Saturday, November 11, 2006
Supernatural Christianity
I've recently been listening to a set of tapes loaned to me by a friend from church. He gave them to me after I gave my "spiritual gifts" lesson in an adult Sunday School class a few weeks ago. Anyway, the album is entitled "The Fourth Wave" by David Pawson.
In this lecture, Pawson approaches the schism in Christianity that has long separated the evangelical and the charismatic Christians. I disagreed with many of Mr. Pawson's assertions, but he raised some interesting points about what brought on the schism and how we may go about reconciling it.
He points out that in these two different perspectives on Christianity, the focus of faith gets shifted according to each group's bias. He gives a tongue-in-cheek example by pointing out that "to the Reformer, the Trinity is Father, Son, and Holy Scripture. To the Catholic, it's Father, Son and Holy Virgin Mary."
His point was that as Christians, we often ignore the work of the Holy Spirit in the church and substitute Him for an unhealthy infatuation with relics and mysticism, or exegetical dogmatism.

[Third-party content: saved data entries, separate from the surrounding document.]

File: src/rtl/sensor_pkg.sv
// Shared sensor acquisition types and constants for the sampler and fault FSMs.
package sensor_pkg;

    localparam int ADC_BITS       = 12;
    localparam int FRAME_BITS     = 16;
    localparam int DATA_FIRST_IDX = 3;
    localparam int SEN_W          = 16;

    typedef enum logic [2:0] {
        IDLE     = 3'd0,
        CS_SETUP = 3'd1,
        SHIFT    = 3'd2,
        CS_HOLD  = 3'd3,
        DONE     = 3'd4
    } sampler_state_t;

    function automatic logic is_data_idx(input logic [3:0] k);
        return (k >= 4'(DATA_FIRST_IDX)) &&
               (k < 4'(DATA_FIRST_IDX + ADC_BITS));
    endfunction

endpackage

File: src/rtl/sample_tick_gen.sv
// Free-running sample period counter; tick marks the last cycle of each period.
module sample_tick_gen #(
    parameter int SAMPLE_CYCLES = 800000
) (
    input  logic clk,
    input  logic rst,
    output logic tick
);

    localparam int CW = $clog2(SAMPLE_CYCLES);
    localparam logic [CW-1:0] LAST = CW'(SAMPLE_CYCLES - 1);

    logic [CW-1:0] cnt;

    always_ff @(posedge clk or negedge rst) begin
        if (!rst) begin
            cnt <= '0;
        end else if (cnt == LAST) begin
            cnt <= '0;
        end else begin
            cnt <= cnt + 1'b1;
        end
    end

    assign tick = (cnt == LAST);

endmodule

Pawson really got me thinking on this topic. Truly, if God is still present in this world and actively working in our lives, why do we (as evangelicals) tend to limit that action to the ways we apply Scripture to our lives? I'm not saying that most evangelicals believe God doesn't work in any other way, just that we tend to believe it happens largely by reading the Bible.
I think it's a natural tendency to minimize the spiritual aspect of Christianity in it's more "intellectual" cultures. That is, the more we focus on the exegesis and exposition of Scripture, the more we tend to think of the supernatural aspects of Christianity as being past events, not a present reality. That's something which charismatics have rejected outright, and rightly so.
Paul pointed out that our battle is not with the flesh and blood, but "against the rulers, against the authorities, against the powers of this dark world and against the spiritual forces of evil in the heavenly realms." (Ephesians 6:12)
Paul was explicit that we are at war and the war far exceeds the reality that any of us percieve. While I don't believe every misdeed is a result of demonic attack, I do believe that when we choose to follow God, Satan raises the stakes. We battle not only against our flesh, but inevitably against demonic forces. I don't pretend to know what the spiritual war Paul indicates looks like, though I can clearly point to episodes in my own life when I am certain my struggle was with more than just my own flesh.
When I compound my own experience with that of others, the evidence is too great to ignore. I've listened to friends describe their (sometimes physical) encounters with demonic forces. One pastor in our denomination described performing an exorcism which immediately healed a woman. I cannot (and dare not) discount the supernatural aspect of my faith.
I have long held that the major difference between a charismatic and an evangelical is the charismatic tends to embrace the supernatural with alarming disregard, whereas the evangelical tends to regard the supernatural in terms of disbelief, suspicion, and even fear. Whether we see our faith in charismatic or an evangelical terms, we can neither fully understand or comfortably ignore it's supernatural aspects.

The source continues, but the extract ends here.